Solo ora capisco che intendeva 40 anni di attività della band, dal momento che lui a 51 anni non sembra intenzionato ad appendere la chitarra al chiodo.
Al contrario la band sta organizzando i festeggiamenti per il trentennale di Faith e, per questa ragione, pare che Lol Tolhurst, primo batterista della formazione (passato alle tastiere dopo la reunion di cui sopra) stia cercando di rientrare nella band.
Laurence Andrew “Lol” Tolhurst (nella foto è il primo a destra, cliccateci sopra per allargare), è stato con Robert Smith uno dei fondatori di The Cure dai quali fu allontanato nel 1989 per problemi legati all’alcolismo.
Poco tempo dopo portò Smith in tribunale, per una questione di diritti non pagati, vincendo la causa e spillandogli una cospicua sommetta.
Alla cerimonia di premiazione, come band dell’anno ai BRIT Awards del 1991, Robert Smith ringraziò per nome tutti gli ex-membri, tranne Tolhurst.

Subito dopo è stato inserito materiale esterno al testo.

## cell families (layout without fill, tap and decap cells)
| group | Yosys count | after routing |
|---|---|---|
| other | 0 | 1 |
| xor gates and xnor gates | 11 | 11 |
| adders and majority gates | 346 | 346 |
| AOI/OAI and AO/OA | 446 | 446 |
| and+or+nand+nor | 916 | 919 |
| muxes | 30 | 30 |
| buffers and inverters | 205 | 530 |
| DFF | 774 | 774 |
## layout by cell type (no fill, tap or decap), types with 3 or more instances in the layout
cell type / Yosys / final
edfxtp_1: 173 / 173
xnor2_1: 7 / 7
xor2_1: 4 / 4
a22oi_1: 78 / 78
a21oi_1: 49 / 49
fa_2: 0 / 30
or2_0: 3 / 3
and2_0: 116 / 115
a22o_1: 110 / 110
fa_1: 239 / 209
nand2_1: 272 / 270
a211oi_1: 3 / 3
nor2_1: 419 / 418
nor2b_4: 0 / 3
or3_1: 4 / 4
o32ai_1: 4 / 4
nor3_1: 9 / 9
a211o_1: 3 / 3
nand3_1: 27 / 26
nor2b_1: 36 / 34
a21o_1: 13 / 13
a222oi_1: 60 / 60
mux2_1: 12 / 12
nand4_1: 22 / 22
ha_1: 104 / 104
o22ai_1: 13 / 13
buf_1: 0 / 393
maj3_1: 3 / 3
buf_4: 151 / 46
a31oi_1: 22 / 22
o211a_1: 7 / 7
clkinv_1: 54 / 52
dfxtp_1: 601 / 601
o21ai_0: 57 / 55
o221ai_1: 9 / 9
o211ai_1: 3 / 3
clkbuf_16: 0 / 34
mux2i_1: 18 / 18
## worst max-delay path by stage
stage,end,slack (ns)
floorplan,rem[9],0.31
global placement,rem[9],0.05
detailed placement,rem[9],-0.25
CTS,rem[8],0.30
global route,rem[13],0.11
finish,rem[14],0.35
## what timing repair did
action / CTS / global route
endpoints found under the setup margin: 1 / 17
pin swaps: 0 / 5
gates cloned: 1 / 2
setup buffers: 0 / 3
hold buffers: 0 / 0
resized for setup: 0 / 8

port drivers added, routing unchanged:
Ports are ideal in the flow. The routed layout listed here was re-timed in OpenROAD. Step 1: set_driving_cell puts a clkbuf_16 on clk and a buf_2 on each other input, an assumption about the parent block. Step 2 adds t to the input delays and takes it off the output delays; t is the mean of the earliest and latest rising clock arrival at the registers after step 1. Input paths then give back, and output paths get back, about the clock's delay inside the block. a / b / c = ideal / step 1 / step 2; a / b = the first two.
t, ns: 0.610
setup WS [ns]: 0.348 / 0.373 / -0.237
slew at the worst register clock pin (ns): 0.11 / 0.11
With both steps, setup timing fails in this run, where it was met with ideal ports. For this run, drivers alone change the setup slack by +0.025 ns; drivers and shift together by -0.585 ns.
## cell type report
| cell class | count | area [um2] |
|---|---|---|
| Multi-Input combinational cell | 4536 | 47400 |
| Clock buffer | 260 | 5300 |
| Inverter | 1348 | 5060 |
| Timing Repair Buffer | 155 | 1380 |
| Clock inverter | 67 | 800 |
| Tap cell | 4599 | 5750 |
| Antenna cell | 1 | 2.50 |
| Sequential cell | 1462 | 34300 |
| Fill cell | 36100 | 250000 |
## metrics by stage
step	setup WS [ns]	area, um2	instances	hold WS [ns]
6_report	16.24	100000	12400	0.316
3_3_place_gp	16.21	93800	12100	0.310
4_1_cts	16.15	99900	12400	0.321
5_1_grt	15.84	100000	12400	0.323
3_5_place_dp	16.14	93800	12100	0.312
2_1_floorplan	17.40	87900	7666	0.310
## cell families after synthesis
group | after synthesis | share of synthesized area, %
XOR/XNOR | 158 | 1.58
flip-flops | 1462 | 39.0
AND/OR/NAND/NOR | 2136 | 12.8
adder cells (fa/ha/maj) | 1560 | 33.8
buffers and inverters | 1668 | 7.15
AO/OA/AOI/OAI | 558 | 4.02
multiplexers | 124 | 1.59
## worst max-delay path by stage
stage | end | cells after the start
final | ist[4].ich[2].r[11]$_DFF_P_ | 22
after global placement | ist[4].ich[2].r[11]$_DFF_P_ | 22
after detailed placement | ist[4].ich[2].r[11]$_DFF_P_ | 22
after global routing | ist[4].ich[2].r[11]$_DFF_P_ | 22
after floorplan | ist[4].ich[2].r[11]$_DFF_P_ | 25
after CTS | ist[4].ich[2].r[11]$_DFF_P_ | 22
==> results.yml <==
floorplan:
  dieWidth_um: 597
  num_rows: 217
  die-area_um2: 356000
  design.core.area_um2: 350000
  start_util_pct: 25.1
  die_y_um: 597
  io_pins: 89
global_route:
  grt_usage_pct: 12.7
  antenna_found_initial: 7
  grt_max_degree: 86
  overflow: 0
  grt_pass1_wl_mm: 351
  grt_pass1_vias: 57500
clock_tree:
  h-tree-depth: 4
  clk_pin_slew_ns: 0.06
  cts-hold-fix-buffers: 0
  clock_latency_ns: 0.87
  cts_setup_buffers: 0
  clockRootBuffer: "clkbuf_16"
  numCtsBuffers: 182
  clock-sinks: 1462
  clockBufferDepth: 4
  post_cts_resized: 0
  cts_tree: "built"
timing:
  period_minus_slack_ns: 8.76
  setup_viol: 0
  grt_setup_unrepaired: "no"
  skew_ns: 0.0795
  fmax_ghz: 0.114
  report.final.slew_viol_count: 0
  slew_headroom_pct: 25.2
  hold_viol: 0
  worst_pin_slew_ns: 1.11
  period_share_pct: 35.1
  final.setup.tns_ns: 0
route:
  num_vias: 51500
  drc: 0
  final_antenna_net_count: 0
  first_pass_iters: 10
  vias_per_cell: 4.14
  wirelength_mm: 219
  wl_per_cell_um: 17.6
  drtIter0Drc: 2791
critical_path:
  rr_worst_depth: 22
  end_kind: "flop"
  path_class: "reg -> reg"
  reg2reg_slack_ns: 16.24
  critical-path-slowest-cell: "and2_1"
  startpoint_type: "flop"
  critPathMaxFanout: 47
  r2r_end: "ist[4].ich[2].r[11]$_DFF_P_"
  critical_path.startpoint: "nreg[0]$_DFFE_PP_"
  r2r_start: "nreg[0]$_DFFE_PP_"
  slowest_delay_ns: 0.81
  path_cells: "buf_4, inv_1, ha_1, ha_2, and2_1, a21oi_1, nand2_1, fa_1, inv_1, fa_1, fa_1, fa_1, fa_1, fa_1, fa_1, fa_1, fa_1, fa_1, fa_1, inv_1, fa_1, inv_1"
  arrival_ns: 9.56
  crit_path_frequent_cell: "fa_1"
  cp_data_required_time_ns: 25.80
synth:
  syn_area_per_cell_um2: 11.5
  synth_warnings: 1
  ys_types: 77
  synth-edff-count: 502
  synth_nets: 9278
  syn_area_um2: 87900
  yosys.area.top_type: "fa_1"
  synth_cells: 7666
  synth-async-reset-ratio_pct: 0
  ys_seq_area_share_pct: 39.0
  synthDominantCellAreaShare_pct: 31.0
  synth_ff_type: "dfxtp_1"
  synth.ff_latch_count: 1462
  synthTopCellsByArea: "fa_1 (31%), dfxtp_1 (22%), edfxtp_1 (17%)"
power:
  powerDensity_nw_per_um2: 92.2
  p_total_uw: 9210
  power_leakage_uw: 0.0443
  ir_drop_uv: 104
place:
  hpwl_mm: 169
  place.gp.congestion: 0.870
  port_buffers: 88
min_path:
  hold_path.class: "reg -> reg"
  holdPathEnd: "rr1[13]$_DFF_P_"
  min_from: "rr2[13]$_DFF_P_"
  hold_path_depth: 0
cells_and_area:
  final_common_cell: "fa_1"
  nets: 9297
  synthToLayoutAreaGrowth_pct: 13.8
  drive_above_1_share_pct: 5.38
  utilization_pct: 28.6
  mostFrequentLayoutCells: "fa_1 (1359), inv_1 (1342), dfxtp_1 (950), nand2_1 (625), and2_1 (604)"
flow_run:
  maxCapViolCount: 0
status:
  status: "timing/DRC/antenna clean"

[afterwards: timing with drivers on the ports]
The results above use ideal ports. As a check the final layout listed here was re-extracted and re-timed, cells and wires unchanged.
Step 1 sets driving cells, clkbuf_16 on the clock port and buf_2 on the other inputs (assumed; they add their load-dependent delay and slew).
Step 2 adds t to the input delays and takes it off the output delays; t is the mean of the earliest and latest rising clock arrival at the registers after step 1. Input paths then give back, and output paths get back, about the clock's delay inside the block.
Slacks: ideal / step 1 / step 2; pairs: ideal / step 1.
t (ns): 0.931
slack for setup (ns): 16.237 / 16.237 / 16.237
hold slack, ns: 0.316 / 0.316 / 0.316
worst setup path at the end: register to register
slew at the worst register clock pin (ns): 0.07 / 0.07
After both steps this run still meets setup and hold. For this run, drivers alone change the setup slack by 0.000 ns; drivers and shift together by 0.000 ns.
This is an optimization exercise on Yosys and OpenROAD, whose aim is small area, a short achievable clock period and few clock cycles per item, not a production implementation.
The RTL was checked by simulation tests, not by an equivalence proof against the original design.

`design/flow/design.v`:
```
module rs72_dec (
    input             clk,
    input             rst,
    input             in_valid,
    output            in_ready,
    input      [63:0] in_data,
    output            out_valid,
    output     [63:0] out_data,
    output            out_last,
    output            out_corrected,
    output            out_uncorrectable,
    output     [1:0]  out_nerr
);
    localparam integer L = 13;
    function automatic [7:0] gf_xt(input [7:0] a);
        gf_xt = {a[6:0], 1'b0} ^ (a[7] ? 8'h1D : 8'h00);
    endfunction
    function automatic [7:0] gf_mulc(input [7:0] a, input integer e);
        integer i;
        reg [7:0] x;
        begin
            x = a;
            for (i = 0; i < e; i = i + 1) x = gf_xt(x);
            gf_mulc = x;
        end
    endfunction
    localparam [63:0]   TCOLS  = 64'h1648c13221402b01;
    localparam [63:0]   TICOLS = 64'h2504095744994e01;
    localparam [63:0]   QCOLS  = 64'h0094a67814080a06;
    localparam [63:0]   SQCOLS = 64'hc832491f0c030401;
    localparam [7:0]    TRMASK = 8'h80;
    localparam [3:0]    LAM    = 4'hf;
    localparam [63:0]   INV16  = 64'h834a5c2f67bde910;
    localparam [2047:0] POS    = 2048'h00000000bdb2be0000000000aa0000008e000000980000000000000000000092000000000000000090889b0000009c00000000000000000000008b00008ac20000bc0000000000000000000000a0000086000000a6b88d000000b39d0000b50000000000000000000000b10000000000000000000082a985000000809f0000a300b000ba0091000096008400009300b499000000ad000000000000a10000ac009aa8af00000000000000000000bf000000000000000000c18c00a4a700a295c500bb0000000000000000000000c387810000009ec6aeb700008900009700c40000000000008f00b900c00000ab00000000000000009400000000b68300a5c700;
    function automatic [3:0] m4(input [3:0] p, input [3:0] q);
        integer i;
        reg [3:0] r, x;
        begin
            r = 4'd0;
            x = p;
            for (i = 0; i < 4; i = i + 1) begin
                if (q[i]) r = r ^ x;
                x = {x[2:0], 1'b0} ^ (x[3] ? 4'h3 : 4'h0);
            end
            m4 = r;
        end
    endfunction
    function automatic [7:0] cmul(input [7:0] a, input [7:0] b);
        reg [3:0] hh, ll, mm;
        begin
            hh = m4(a[7:4], b[7:4]);
            ll = m4(a[3:0], b[3:0]);
            mm = m4(a[7:4] ^ a[3:0], b[7:4] ^ b[3:0]);
            cmul = {mm ^ ll, ll ^ m4(hh, LAM)};
        end
    endfunction
    function automatic [7:0] clin(input [7:0] a, input [63:0] cols);
        integer i;
        reg [7:0] r;
        begin
            r = 8'd0;
            for (i = 0; i < 8; i = i + 1)
                if (a[i]) r = r ^ cols[8*i +: 8];
            clin = r;
        end
    endfunction
    function automatic [7:0] csq(input [7:0] a);
        csq = clin(a, SQCOLS);
    endfunction
    function automatic [7:0] cinv(input [7:0] a);
        reg [3:0] d, di;
        begin
            d  = m4(a[3:0], a[3:0]) ^ m4(a[3:0], a[7:4]) ^ m4(m4(a[7:4], a[7:4]), LAM);
            di = INV16[4*d +: 4];
            cinv = {m4(a[7:4], di), m4(a[7:4] ^ a[3:0], di)};
        end
    endfunction
    integer i, j, k;
    reg [63:0]  ring [0:L-1];
    reg [L-1:0] live;       
    reg [L-1:0] first;      
    reg [L-1:0] upar;       
    reg         in_rdy;
    reg [3:0]   inb;        
    reg         inpar;      
    reg [3:0]   ph;         
    reg         fire;       
    reg [2:0]   ob;         
    reg         hp;         
    reg         rdy;        
    reg         fresh;      
    reg         sfirst;     
    reg         ev0, ev1, ev2, ev3;
    wire accept = in_valid & in_rdy;
    assign in_ready = in_rdy;
    wire [2:0] ob_n   = fire ? ob + 3'd1 : ob;
    wire       hp_n   = (fire && ob == 3'd7) ? ~hp : hp;
    wire       rdy_n  = ev3 | (rdy & ~(fire && ob == 3'd7));
    wire       fire_n = live[L-2] & ((ob_n != 3'd0) | (first[L-2] & (upar[L-2] == hp_n) & rdy_n));
    wire       free_n = ~live[L-2] | fire_n;
    always @(posedge clk) begin
        for (i = 1; i < L; i = i + 1) ring[i] <= ring[i-1];
        ring[0] <= in_rdy ? in_data : ring[L-1];
        for (i = 1; i < L; i = i + 1) begin
            first[i] <= first[i-1];
            upar[i]  <= upar[i-1];
        end
        first[0] <= in_rdy ? (inb == 4'd0) : first[L-1];
        upar[0]  <= in_rdy ? inpar : upar[L-1];
        sfirst   <= (inb == 4'd0);
        if (rst) begin
            live   <= {L{1'b0}};
            in_rdy <= 1'b1;
            inb    <= 4'd0;
            inpar  <= 1'b0;
            ph     <= 4'd0;
            fire   <= 1'b0;
            ob     <= 3'd0;
            hp     <= 1'b0;
            rdy    <= 1'b0;
            fresh  <= 1'b0;
            ev0    <= 1'b0;
            ev1    <= 1'b0;
            ev2    <= 1'b0;
            ev3    <= 1'b0;
        end else begin
            for (i = 1; i < L; i = i + 1) live[i] <= live[i-1];
            live[0] <= (accept && inb != 4'd8) | (live[L-1] & ~fire);
            in_rdy  <= free_n & (accept | inb == 4'd0 | inb == 4'd8 | ph == 4'd0);
            if (accept) begin
                inb <= (inb == 4'd8) ? 4'd0 : inb + 4'd1;
                if (inb == 4'd8) inpar <= ~inpar;
            end
            ph    <= (accept && inb != 4'd8) ? 4'd1 : (ph == L - 1) ? 4'd0 : ph + 4'd1;
            fire  <= fire_n;
            ob    <= ob_n;
            hp    <= hp_n;
            rdy   <= rdy_n;
            fresh <= accept;
            ev0   <= accept && inb == 4'd8;
            ev1   <= ev0;
            ev2   <= ev1;
            ev3   <= ev2;
        end
    end
    reg [7:0] syn [0:7];
    reg [7:0] sacc;
    always @(posedge clk) begin
        if (fresh) begin
            for (j = 0; j < 8; j = j + 1) begin
                sacc = sfirst ? 8'd0 : syn[j];
                for (k = 0; k < 8; k = k + 1)
                    sacc = gf_mulc(sacc, j) ^ ring[0][8*k +: 8];
                syn[j] <= sacc;
            end
        end
    end
    reg [7:0] s [0:7];
    reg [7:0] det, s1n, s2n, den, num;
    reg       c_dz, c_zero;
    always @* begin
        for (j = 0; j < 8; j = j + 1) s[j] = clin(syn[j], TCOLS);
        det  = cmul(s[0], s[2]) ^ csq(s[1]);
        s1n  = cmul(s[1], s[2]) ^ cmul(s[0], s[3]);
        s2n  = cmul(s[1], s[3]) ^ csq(s[2]);
        c_dz = (det == 8'd0);
        den  = c_dz ? s[0] : det;
        num  = c_dz ? s[1] : s1n;
        c_zero = 1'b1;
        for (j = 0; j < 8; j = j + 1)
            if (syn[j] != 8'd0) c_zero = 1'b0;
    end
    reg [7:0] h_s [0:7];      
    reg [7:0] p_den, p_num, p_iden, p_inum, p_s2n;
    reg       p_dz, p_zero;
    always @(posedge clk) begin
        if (ev1)
            for (j = 0; j < 8; j = j + 1) h_s[j] <= s[j];
        p_den  <= den;
        p_num  <= num;
        p_iden <= cinv(den);
        p_inum <= cinv(num);
        p_s2n  <= s2n;
        p_dz   <= c_dz;
        p_zero <= c_zero;
    end
    reg [7:0] sg1, sg2, isg1;
    always @* begin
        sg1  = cmul(p_num, p_iden);
        sg2  = p_dz ? 8'd0 : cmul(p_s2n, p_iden);
        isg1 = cmul(p_den, p_inum);
    end
    reg [7:0] q_sg1, q_sg2, q_t, q_u;
    reg       q_dz, q_zero;
    always @(posedge clk) begin
        q_sg1  <= sg1;
        q_sg2  <= sg2;
        q_t    <= cmul(sg2, csq(isg1));
        q_u    <= cmul(h_s[1], isg1);
        q_dz   <= p_dz;
        q_zero <= p_zero;
    end
    reg [7:0] y, x1, x2, yc1, yc2, cj, p1, p2;
    reg       chk, ok1, ok2;
    reg       d_v1, d_v2, d_unc;
    reg [1:0] d_nerr;
    always @* begin
        chk = 1'b1;
        for (j = 2; j < 6; j = j + 1) begin
            cj = h_s[j+2] ^ cmul(q_sg1, h_s[j+1]) ^ cmul(q_sg2, h_s[j]);
            if (cj != 8'd0) chk = 1'b0;
        end
        cj = h_s[3] ^ cmul(q_sg1, h_s[2]);
        if (q_dz && cj != 8'd0) chk = 1'b0;
        y   = clin(q_t, QCOLS);
        x1  = q_dz ? q_sg1 : cmul(q_sg1, y);
        x2  = x1 ^ q_sg1;
        yc2 = q_u ^ cmul(h_s[0], y);
        yc1 = q_dz ? h_s[0] : (yc2 ^ h_s[0]);
        p1  = POS[8*x1 +: 8];
        p2  = POS[8*x2 +: 8];
        ok1 = chk && (h_s[0] != 8'd0) && p1[7];
        ok2 = chk && (q_sg1 != 8'd0) && (q_sg2 != 8'd0) && !(^(q_t & TRMASK)) && p1[7] && p2[7];
        if (q_zero) begin
            d_nerr = 2'd0; d_unc = 1'b0; d_v1 = 1'b0; d_v2 = 1'b0;
        end else if (q_dz) begin
            d_nerr = ok1 ? 2'd1 : 2'd0; d_unc = ~ok1; d_v1 = ok1; d_v2 = 1'b0;
        end else begin
            d_nerr = ok2 ? 2'd2 : 2'd0; d_unc = ~ok2; d_v1 = ok2; d_v2 = ok2;
        end
    end
    reg       f_v1, f_v2, f_unc;
    reg [6:0] f_pos1, f_pos2;
    reg [7:0] f_y1, f_y2;
    reg [1:0] f_nerr;
    always @(posedge clk) begin
        if (ev3) begin
            f_v1   <= d_v1;
            f_v2   <= d_v2;
            f_pos1 <= p1[6:0];
            f_pos2 <= p2[6:0];
            f_y1   <= clin(yc1, TICOLS);
            f_y2   <= clin(yc2, TICOLS);
            f_nerr <= d_nerr;
            f_unc  <= d_unc;
        end
    end
    reg [63:0] fix;
    always @* begin
        for (k = 0; k < 8; k = k + 1) begin
            fix[8*k +: 8] = ring[L-1][8*k +: 8];
            if (f_v1 && f_pos1 == {ob, k[2:0]}) fix[8*k +: 8] = fix[8*k +: 8] ^ f_y1;
            if (f_v2 && f_pos2 == {ob, k[2:0]}) fix[8*k +: 8] = fix[8*k +: 8] ^ f_y2;
        end
    end
    reg [63:0] o_data;
    reg        o_valid, o_last, o_corr, o_unc;
    reg [1:0]  o_nerr;
    always @(posedge clk) begin
        o_data <= fix;
        if (fire && ob == 3'd7) begin
            o_nerr <= f_nerr;
            o_unc  <= f_unc;
            o_corr <= (f_nerr != 2'd0);
        end
        if (rst) begin
            o_valid <= 1'b0;
            o_last  <= 1'b0;
        end else begin
            o_valid <= fire;
            o_last  <= fire && ob == 3'd7;
        end
    end
    assign out_valid         = o_valid;
    assign out_data          = o_data;
    assign out_last          = o_last;
    assign out_corrected     = o_corr;
    assign out_uncorrectable = o_unc;
    assign out_nerr          = o_nerr;
endmodule
```
`design/flow/run.sh`:
```
#!/bin/bash
# synth_recipe.tcl (not shown) runs the flow's synth.tcl, then flattens the netlist and writes it again
# the make line also repeats each setting of config.mk as NAME=value (left out here)
make -C /OpenROAD-flow-scripts/flow DESIGN_CONFIG=/design/flow/config.mk WORK_HOME=/design/flow/orfs CLKGATE_MAP_FILE= SYNTH_SCRIPT=/design/flow/synth_recipe.tcl finish
```
`design/flow/config.mk`:
```
export PLATFORM = sky130hd
export DESIGN_NAME = rs72_dec
export DESIGN_NICKNAME = rs72_dec
export VERILOG_FILES = /design/flow/design.v
export SDC_FILE = /design/flow/constraint.sdc
export NUM_CORES = 4
export LEC_CHECK = 0
export CAP_MARGIN = 20
export CORE_MARGIN = 2
export CORE_UTILIZATION = 40
export PLACE_DENSITY = 0.6
export SLEW_MARGIN = 20
```
`design/flow/constraint.sdc`:
```
create_clock -name core_clock -period 32.0 [get_ports {clk}]
set_input_delay 6.4000 -clock core_clock [delete_from_list [all_inputs] [get_ports {clk}]]
set_output_delay 6.4000 -clock core_clock [all_outputs]
set_load 0.01 [all_outputs]
```
==> run notes <==
==> metrics by stage <==
stage	cells	area, sq um	hold slack [ns]
finish	8936	71250	0.2752
global route	8929	71240	0.2738
CTS	8929	71240	0.2721
detailed placement	8709	67120	0.3121
global placement	8709	67110	0.3097
floorplan	6792	63830	0.3096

Come in tutte le favole, una decina di anni più tardi tra i due s’accese un barlume di riappacificazione e, pur continuando a mantenere separate le carriere artistiche (Lol iniziò a lavorare come produttore per And Also The Trees e, più tardi, con la sua nuova band Levinhurst), i due amici decisero di mettere una pietra sopra ai passati dissapori.
Ecco perché il rientro ufficiale di Tolhurst come batterista di The Cure potrebbe non essere campato in aria.
L’auto-candidatura è arrivata in un’intervista in una radio di Los Angeles, durante la quale Tolhurst ha esposto l’idea concludendo: “adesso la palla passa a Robert”.

Qui sotto The Cure in quella che io considero la formazione migliore: Robert Smith (chitarra e voce), Simon Gallup (basso), Matthieu Hartley (Tastiere) e Lol Tolhurst (Batteria).
Il pezzo è Play For Today, tratto dal secondo album Seventeen Seconds, assolutamente il mio preferito dell’intera discografia. Prima del dark, prima delle acconciature imbarazzanti, prima del rossetto nero sbavato. Con la Fender Jazzmaster di Robert, stracolma di flanger, che crea un suono nuovissimo, personale, ancora oggi limitatissimo e inconfondibile.